Predicting the potential habitat of oaks with data mining models and the R system

  • Authors:
  • Rafael Pino-Mejías;María Dolores Cubiles-de-la-Vega;María Anaya-Romero;Antonio Pascual-Acosta;Antonio Jordán-López;Nicolás Bellinfante-Crocci

  • Affiliations:
  • Department of Statistics and Operational Research, University of Seville, Avda. Reina Mercedes s/n, Seville, Spain;Department of Statistics and Operational Research, University of Seville, Avda. Reina Mercedes s/n, Seville, Spain;Department of Cristallography, Mineralogy and Agricultural Chemistry, University of Seville, Avda. Reina Mercedes s/n, Seville, Spain;Andalusian Prospective Center, Avda. Reina Mercedes s/n, Seville, Spain;Department of Cristallography, Mineralogy and Agricultural Chemistry, University of Seville, Avda. Reina Mercedes s/n, Seville, Spain;Department of Cristallography, Mineralogy and Agricultural Chemistry, University of Seville, Avda. Reina Mercedes s/n, Seville, Spain

  • Venue:
  • Environmental Modelling & Software
  • Year:
  • 2010

Quantified Score

Hi-index 0.00

Visualization

Abstract

Oak forests are essential for the ecosystems of many countries, particularly when they are used in vegetal restoration. Therefore, models for predicting the potential habitat of oaks can be a valuable tool for work in the environment.

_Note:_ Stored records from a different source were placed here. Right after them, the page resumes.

===== src/rtl/cis_pkg.sv =====
package cis_pkg;
  localparam int NSTEP  = 4;
  localparam int DEPTHS = 5;

  typedef logic [NSTEP-1:0] step_vec_t;

  typedef enum logic [2:0] {
    S_RUN, S_ENTER, S_EWAIT, S_IDLE, S_XPICK, S_XWAIT
  } seq_st_t;

  // step order: bit0 flush, bit1 save, bit2 clock gate, bit3 rail off
  function automatic step_vec_t depth_mask(input logic [2:0] code);
    case (code)
      3'd0:    depth_mask = 4'b0100;
      3'd1:    depth_mask = 4'b0101;
      default: depth_mask = 4'b1111;
    endcase
  endfunction

  function automatic logic [1:0] lsb_idx(input step_vec_t v);
    lsb_idx = '0;
    for (int i = NSTEP - 1; i >= 0; i--)
      if (v[i]) lsb_idx = 2'(i);
  endfunction

  function automatic logic [1:0] msb_idx(input step_vec_t v);
    msb_idx = '0;
    for (int i = 0; i < NSTEP; i++)
      if (v[i]) msb_idx = 2'(i);
  endfunction
endpackage


===== src/rtl/cis_decode.sv =====
module cis_decode
  import cis_pkg::*;
#(
  parameter int C1_SUBS  = 2,
  parameter int HALT_SUB = 1
) (
  input  logic       halt,
  input  logic [7:0] hint,
  output logic [2:0] depth,
  output logic [3:0] sub,
  output step_vec_t  mask
);
  localparam logic [3:0] C1_MAX   = 4'(C1_SUBS - 1);
  localparam logic [3:0] DEEPEST  = 4'(DEPTHS - 1);

  logic [3:0] dreq, sreq, smax;

  always_comb begin
    dreq = hint[7:4];
    sreq = hint[3:0];
    smax = (dreq == 4'd0) ? C1_MAX : 4'd0;
    if (halt) begin
      depth = 3'd0;
      sub   = 4'(HALT_SUB);
    end else if (dreq > DEEPEST) begin
      depth = DEEPEST[2:0];
      sub   = 4'd0;
    end else begin
      depth = dreq[2:0];
      sub   = (sreq > smax) ? smax : sreq;
    end
    mask = depth_mask(depth);
  end
endmodule


===== src/rtl/cis_timer.sv =====
module cis_timer #(
  parameter int TW = 8
) (
  input  logic          clk,
  input  logic          rst_n,
  input  logic          run,
  input  logic [TW-1:0] limit,
  output logic          expired
);
  logic [TW-1:0] cnt;

  always_ff @(posedge clk or negedge rst_n) begin
    if (!rst_n)            cnt <= '0;
    else if (!run)         cnt <= '0;
    else if (cnt != '1)    cnt <= cnt + 1'b1;
  end

  assign expired = run && (cnt >= limit);
endmodule


===== src/rtl/core_idle_seq.sv =====
module core_idle_seq
  import cis_pkg::*;
#(
  parameter int TW       = 8,
  parameter int C1_SUBS  = 2,
  parameter int HALT_SUB = 1
) (
  input  logic          clk,
  input  logic          rst_n,
  input  logic          halt_req,
  input  logic          mwait_req,
  input  logic [7:0]    mwait_hint,
  input  logic          wake_irq,
  input  logic          mon_write,
  input  logic [TW-1:0] tmo_limit,
  output logic          flush_req,
  input  logic          flush_ack,
  output logic          save_req,
  input  logic          save_ack,
  output logic          gate_req,
  input  logic          gate_ack,
  output logic          rail_off_req,
  input  logic          rail_off_ack,
  output logic [3:0]    idle_depth,
  output logic [3:0]    idle_sub,
  output logic          step_timeout
);
  seq_st_t    st;
  step_vec_t  req, ack, mask_q, pending, d_mask;
  logic [1:0] cur;
  logic [2:0] dq, d_depth;
  logic [3:0] sq, d_sub;
  logic       by_mw, err, wake, expired, waiting;

  cis_decode #(.C1_SUBS(C1_SUBS), .HALT_SUB(HALT_SUB)) u_dec (
    .halt(halt_req), .hint(mwait_hint),
    .depth(d_depth), .sub(d_sub), .mask(d_mask)
  );

  assign waiting = (st == S_EWAIT) || (st == S_XWAIT);

  cis_timer #(.TW(TW)) u_tmr (
    .clk(clk), .rst_n(rst_n), .run(waiting),
    .limit(tmo_limit), .expired(expired)
  );

  assign ack     = {rail_off_ack, gate_ack, save_ack, flush_ack};
  assign wake    = wake_irq | (mon_write & by_mw);
  assign pending = mask_q & ~req;

  always_ff @(posedge clk or negedge rst_n) begin
    if (!rst_n) begin
      st     <= S_RUN;
      req    <= '0;
      cur    <= '0;
      dq     <= '0;
      sq     <= '0;
      mask_q <= '0;
      by_mw  <= 1'b0;
      err    <= 1'b0;
    end else begin
      case (st)
        S_RUN: if ((halt_req || mwait_req) && !wake_irq) begin
          dq     <= d_depth;
          sq     <= d_sub;
          mask_q <= d_mask;
          by_mw  <= !halt_req;
          err    <= 1'b0;
          st     <= S_ENTER;
        end
        S_ENTER: begin
          if (wake)                 st <= S_XPICK;
          else if (pending == '0)   st <= S_IDLE;
          else begin
            cur                   <= lsb_idx(pending);
            req[lsb_idx(pending)] <= 1'b1;
            st                    <= S_EWAIT;
          end
        end
        S_EWAIT: begin
          if (wake)          st <= S_XPICK;
          else if (ack[cur]) st <= S_ENTER;
          else if (expired) begin
            err <= 1'b1;
            st  <= S_ENTER;
          end
        end
        S_IDLE: if (wake) st <= S_XPICK;
        S_XPICK: begin
          if (req == '0) st <= S_RUN;
          else begin
            cur               <= msb_idx(req);
            req[msb_idx(req)] <= 1'b0;
            st                <= S_XWAIT;
          end
        end
        S_XWAIT: begin
          if (!ack[cur]) st <= S_XPICK;
          else if (expired) begin
            err <= 1'b1;
            st  <= S_XPICK;
          end
        end
        default: st <= S_RUN;
      endcase
    end
  end

  assign flush_req    = req[0];
  assign save_req     = req[1];
  assign gate_req     = req[2];
  assign rail_off_req = req[3];
  assign idle_depth   = (st == S_IDLE) ? (4'(dq) + 4'd1) : 4'd0;
  assign idle_sub     = (st == S_IDLE) ? sq : 4'd0;
  assign step_timeout = err;
endmodule


===== config.mk =====
export PLATFORM = sky130hd
export DESIGN_NAME = core_idle_seq
export DESIGN_NICKNAME = d
export VERILOG_FILES = /design/src/rtl/cis_pkg.sv /design/src/rtl/cis_decode.sv /design/src/rtl/cis_timer.sv /design/src/rtl/core_idle_seq.sv
export SDC_FILE = /design/constraint.sdc
export NUM_CORES = 1
export LEC_CHECK = 0
export CAP_MARGIN = 20
export CORE_MARGIN = 4
export CORE_UTILIZATION = 45
export DETAILED_ROUTE_END_ITERATION = 10
export GPL_ROUTABILITY_DRIVEN = 0
export PLACE_DENSITY = 0.72
export SYNTH_ARGS = -nofsm -noshare
export SYNTH_HDL_FRONTEND = slang
export SYNTH_SLANG_ARGS = --single-unit

===== constraint.sdc =====
create_clock -name clk -period 2.95 [get_ports clk]
set_clock_uncertainty 0.15 [all_clocks]
set_input_delay 0.59 -clock clk [delete_from_list [all_inputs] [get_ports clk]]
set_output_delay 0.59 -clock clk [all_outputs]
set_load 0.03 [all_outputs]

Word-level counts from Yosys, hierarchy flattened
Index checks and enable logic that the tools add are counted.

Bits in registers: 30. Latch bits: 0. Bits in writable memories: 0. Bits in read-only memories: 0. Input port bits: 26. Memories kept: 0.

Add/sub/neg operators: 2. $mul: 0. Divide/modulo/power cells: 0. Order comparisons: 8. Equal/unequal tests: 18. Shifts and indexed selects: 0. Multiplexer cells: 51. Bitwise logic cells: 7. Reductions and logical operators: 19.

Operators with widths (number): 3-bit 2-to-1 mux (11); 4-bit 2-to-1 mux (8); 2-bit 2-to-1 mux (11); 3-bit one-hot mux with 6 select lines (1); 8-bit 2-to-1 mux (2); 2-bit != test (second input constant) (8); 4-bit one-hot mux with 2 select lines (2); 4-bit logical NOT (3); 1-bit 2-to-1 mux (11); 2-bit by 3-bit less-than comparator with 1-bit output (second input constant) (3); 8-bit by 1-bit adder with 8-bit output (second input constant) (1); 4-bit AND (2); 8-bit >= comparator (1); 8-bit != test (second input constant) (1); 4-bit NOT (2); 4-bit AND reduction (2); 3-bit by 1-bit == test with 1-bit output (second input constant) (2); 3-bit by 2-bit == test with 1-bit output (second input constant) (2); 3-bit == test (second input constant) (2); 3-bit logical NOT (2); 5-bit AND reduction (1); 3-bit by 1-bit adder with 4-bit output (second input constant) (1); 1-bit demux with 2-bit select (2); 2-bit by 1-bit >= comparator with 1-bit output (second input constant) (2); other kinds (17) (22).

Longest topological paths before layout
Depth after elaboration: 17. Gate-level depth with buffers: 7. Depth with buffers taken out: 7.

Modules after synthesis
Synthesis repeated with hierarchy kept, for this count alone.

Cells, all modules: 213. Area, all modules: 2013.2 um^2.

Modules (own cells, without submodules): core_idle_seq (times used 1, cells each 120, area each 1281.2 um^2, sequential area each 550.5 um^2); cis_timer (times used 1, cells each 69, area each 591.8 um^2, sequential area each 200.2 um^2); cis_decode (times used 1, cells each 24, area each 140.1 um^2, sequential area each 0.0 um^2).

Worst setup path after synthesis
Ideal clock, no wire load.

Path kind: input to register. Start point: in tmo_limit[0]. End point: reg st[2]. Arrival: 2117 ps. Slack: 557 ps. Cell stages on the path: 6. Buffers on the path: 0. Cells stage by stage: ha_1 > or2b_2 > a2111o_1 > a221oi_4 > nor2b_1 > o32a_1.

Longest elaborated chain between the ends: 4.

Ends and longest elaborated chain: from (decl) (RTL line core_idle_seq.sv:15) `input logic [TW-1:0] tmo_limit,`; 8-bit >= comparator * (RTL line cis_timer.sv:18) `assign expired = run && (cnt >= limit);`; 1-bit logical AND * (RTL line cis_timer.sv:18); 4-bit by 3-bit != test with 1-bit output (no source line) / 3-bit != test (equally long branches); 4-bit AND reduction (no source line) *; to (signal assigned) (RTL line core_idle_seq.sv:53) `st <= S_RUN;`; to (signal assigned) (RTL line core_idle_seq.sv:69) `st <= S_ENTER;`; to (signal assigned) (RTL line core_idle_seq.sv:72) `if (wake) st <= S_XPICK;`; to (decl) (RTL line core_idle_seq.sv:28) `seq_st_t st;`.

Every way passes the cells marked *; elsewhere a longest branch is shown, timed or not. A chain may end at the register's enable or synchronous reset.

Worst setup path in the final report
Start point: reg st[1]. End point: out idle_depth[3].

Longest elaborated chain between the ends: 2.

Ends and longest elaborated chain: 3-bit by 2-bit == test with 1-bit output (RTL line core_idle_seq.sv:113) `assign idle_depth = (st == S_IDLE) ? (4'(dq) + 4'd1) : 4'd0;`; 4-bit 2-to-1 mux (RTL line core_idle_seq.sv:113); to (decl) (RTL line core_idle_seq.sv:24) `output logic [3:0] idle_depth,`.

No other way between the ends.

==> metrics.md <==
| Metric | Value |
|---|---|
| Number of maximum-capacitance constraint violations | `0` |
| Area of the die | `5211 um2` |
| CTS tree | `yes` |
| Share of flip-flops with an asynchronous set or reset after synthesis | `1.000` |
| Startpoint types | `flop` |
| Most common flop cell mapped by yosys | `dfrtp_1` |
| Total power | `0.001754 W` |
| Antenna viol nets, final | `0` |
| Number of resized instances in the post-cts repair step | `0` |
| Slowest cell on crit path | `clkdlybuf4s50_1` |
| Worst VDD drop | `0.0003933 V` |
| Number of buffers added to fix hold violations after cts | `0` |
| Clock transition at the registers of the reported paths | `0.07 ns` |
| Boundary pin count | `39` |
| Proportion of power drawn by the clock network | `0.186` |
| Critical path buffer and inverter count | `1` |
| Unrepaired setup endpoints after global routing | `false` |
| Count of pins over their slew limit | `0` |
| Status | `finished clean` |
| Most area-consuming cells after synthesis | `dfrtp_1, ha_1, nand2_1` |
| Syn_area_per_cell | `8.872 um2` |
| Kind of critical path | `flop to output pin` |
| Post-Layout Inst Area | `2417 um2` |
| Number of remaining DRC errors | `0` |
| Vias in the first global route | `1480` |
| Cell chain of the critical path | `nand2_1, nor2_1, and4_1, clkdlybuf4s50_1` |
| Die W | `72.19 um` |
| Leakage power total | `1.091 nW` |
| Biggest area consumer among synthesized cells | `dfrtp_1` |
| Number of buffers between clock root and the deepest sink | `2` |
| Core region area | `4000 um2` |
| Number of nets in the final layout | `293` |
| Max incr delay on CP | `0.67 ns` |
| Global-route wire length before repair | `6603 um` |
| Synthesized netlist cell count | `209` |
| Routed length per instance | `12.80 um` |
| TritonCTS buffer count | `5` |
| Arrival time worst endpoint | `1.99 ns` |
| Peak fanout along the critical path | `6` |
| Average vias per placed instance | `5.333` |
| Floorplan die height | `72.19 um` |
| Number of placement rows | `23` |
| Net Switching | `0.0006906 W` |
| Worst Tran Pin Value | `0.5781 ns` |
| Number of diodes | `0` |
| Crit share post-route | `0.9266` |
| Comb pwr share | `0.473` |
| HPWL reported at the end of detailed placement | `3029 um` |
| Class of the tightest hold or removal check | `flop to flop` |
| Source of the worst register-to-register timing path | `u_tmr.cnt[0]$_DFFE_PN0P_` |
| Routed wire length | `3916 um` |
| Sum of negative setup slack | `0 ns` |
| Cell variety after synth | `45` |
| Relative contribution of sequential cells to total power | `0.340` |
| Count of final hold-check violations | `0` |
| Mapped Nets | `246` |
| Required @ worst endpoint | `2.21 ns` |
| Post-place instance area | `2331 um2` |
| Layout cells sized above 1 | `0.08594` |
| Endpoint type of the worst setup path | `output pin` |
| Internal power component | `0.001064 W` |
| Number of fill cells | `369` |
| Power per standard cell area | `725.7 nW/um2` |
| Total clock sinks | `29` |
| Synth top area share | `0.3914` |
| Leading post-synthesis cells by instance count | `dfrtp_1, nand2_1, nor2_1` |
| Syn. warnings | `0` |
| Pre-antenna DRT Iters | `4` |
| Worst min-delay path startpoint | `sq[3]$_DFFE_PN0P_` |
| Clock insertion delay at the later pin of the skew report | `0.28 ns` |
| Number of buffers inserted by post-CTS setup repair | `0` |
| Root buffer selected by CTS | `clkbuf_8` |
| Most frequent cell after synthesis | `dfrtp_1` |
| Global-route usage over all layers | `0.1613` |
| Final design utilization | `0.6043` |
| Crit-path leading delay family | `buffers and inverters` |
| Initial antenna violation count | `0` |
| Min Clock Period, post-route | `2.733 ns` |
| Number of flops mapped to enable cells by yosys | `0` |
| Headroom to the max-slew limit | `0.6146` |
| GRT Residual Overflow | `0` |
| Worst R2R Setup Slack | `0.58 ns` |
| Effective utilization at floorplan | `0.4636` |
| Post-synth design cell area | `1854 um2` |
| Highest attainable clock frequency | `0.3658 GHz` |
| Endpoints failing setup | `0` |
| Layout-stage area growth over the synthesis result | `30.36%` |
| Launch point of the critical path | `st[1]$_DFFE_PN0P_` |
| Part of the Yosys area used for sequential elements | `0.3914` |
| Total number of H-tree levels | `2` |
| Maximum number of pins on one net before global-route repair | `30` |
| Proportion of total power due to net switching | `0.3937` |
| Worst Hold Slack | `0.3325 ns` |
| DRT iter0 DRCs | `79` |
| Count of state elements after synthesis | `29` |
| Total vias in the final route | `1632` |
| Number of I/O port buffers | `38` |
[kinds of logic (layout without fill, tap and decap cells)]
kind of cell             count (synthesis)  count (layout)  synth area share
AO/OA/AOI/OAI                           49              49            0.1768
multiplexers                             5               5           0.03441
adder cells (fa/ha/maj)                 11              11           0.07422
flip-flops                              29              29            0.3914
buffers and inverters                   19              66           0.03846
AND/OR/NAND/NOR                         90              90            0.2564
XOR/XNOR                                 6               6           0.02834
[stage by stage]
| step | setup WS, ns | cells |
|---|---|---|
| global route | 0.07878 | 306 |
| finish | 0.2165 | 306 |
| floorplan | 0.5571 | 209 |
| global placement | 0.09012 | 299 |
| detailed placement | 0.02554 | 299 |
| CTS | 0.1912 | 306 |
[routing by layer]
metal	GRT usage	up-vias	wire, um
li1	-	832	-
met1	0.2096	755	1822
met2	0.2508	39	1774
met3	0.04986	6	249
met5	0	-	0
met4	0.06263	0	70
[power groups by stage]
| stage | sequential (W) | combinational [W] | clock (W) |
|---|---|---|---|
| final | 0.000597 | 0.000830 | 0.000327 |
| after global routing | 0.000614 | 0.000930 | 0.000359 |
| after detailed placement | 0.000606 | 0.000830 | 0 |
| after floorplan | 0.000625 | 0.000548 | 0 |
| after global placement | 0.000604 | 0.000817 | 0 |
| after CTS | 0.000599 | 0.000832 | 0.000335 |
[registers in the layout, indices dropped and copies added (netlist names), 2 cells and up]
name       cells
u_tmr.cnt      8
req            4
sq             4
dq             3
mask_q         3
st             3
cur            2
[final timing paths]
kind | endpoint | cells past startpoint
setup / recovery | idle_depth[3] | 4
hold / removal | sq[3]$_DFFE_PN0P_ | 1
setup reg to reg | st[2]$_DFFE_PN0P_ | 7
hold reg to reg | sq[3]$_DFFE_PN0P_ | 1
max in group asynchronous | sq[2]$_DFFE_PN0P_ | 2
min in group asynchronous | st[1]$_DFFE_PN0P_ | 2
[cells in the final DEF (no fill, tap or decap), types with 2 or more instances in the layout]
cell type,instances
and2_1,10
a21oi_1,15
xnor2_1,2
nand3_1,2
buf_4,7
nor2b_1,3
inv_1,14
and3_1,2
a21o_1,2
nand2b_1,4
nor4_1,2
nand2_1,22
nor3_1,7
a2bb2oi_1,2
clkbuf_8,6
o31ai_1,5
nor2_1,20
a31oi_1,4
clkdlybuf4s50_1,38
xor2_1,4
dfrtp_1,29
or4_1,2
nand4_1,4
or2b_2,2
mux2i_1,3
ha_1,11
o21ai_0,11
nor3b_1,3
[cell type report]
cell class,instances,area (um2),area share
inverters,14,52.55,0.02174
well taps,50,62.56,0.02588
multi-input cells,161,1057,0.4374
repair buffers,45,432.9,0.1791
clock buffers,7,86.33,0.03571
flip-flops and latches,29,725.7,0.3002
Note: power is estimated with default switching activity, not from simulation.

In accordance with this objective, the building and comparison of data mining models are presented for the prediction of potential habitats for the oak forest type in Mediterranean areas (southern Spain), with conclusions applicable to other regions. Thirty-one environmental input variables were measured and six base models for supervised classification problems were selected: linear and quadratic discriminant analysis, logistic regression, classification trees, neural networks and support vector machines. Three ensemble methods, based on the combination of classification tree models fitted from samples and sets of variables generated from the original data set were also evaluated: bagging, random forests and boosting. The available data set was randomly split into three parts: training set (50%), validation set (25%), and test set (25%). The analysis of the accuracy, the sensitivity, the specificity, together with the area under the ROC curve for the test set reveal that the best models for our oak data set are those of bagging and random forests. All of these models can be fitted by free R programs which use the libraries and functions described in this paper. Furthermore, the methodology used in this study will allow researchers to determine the potential distribution of oaks in other kinds of areas.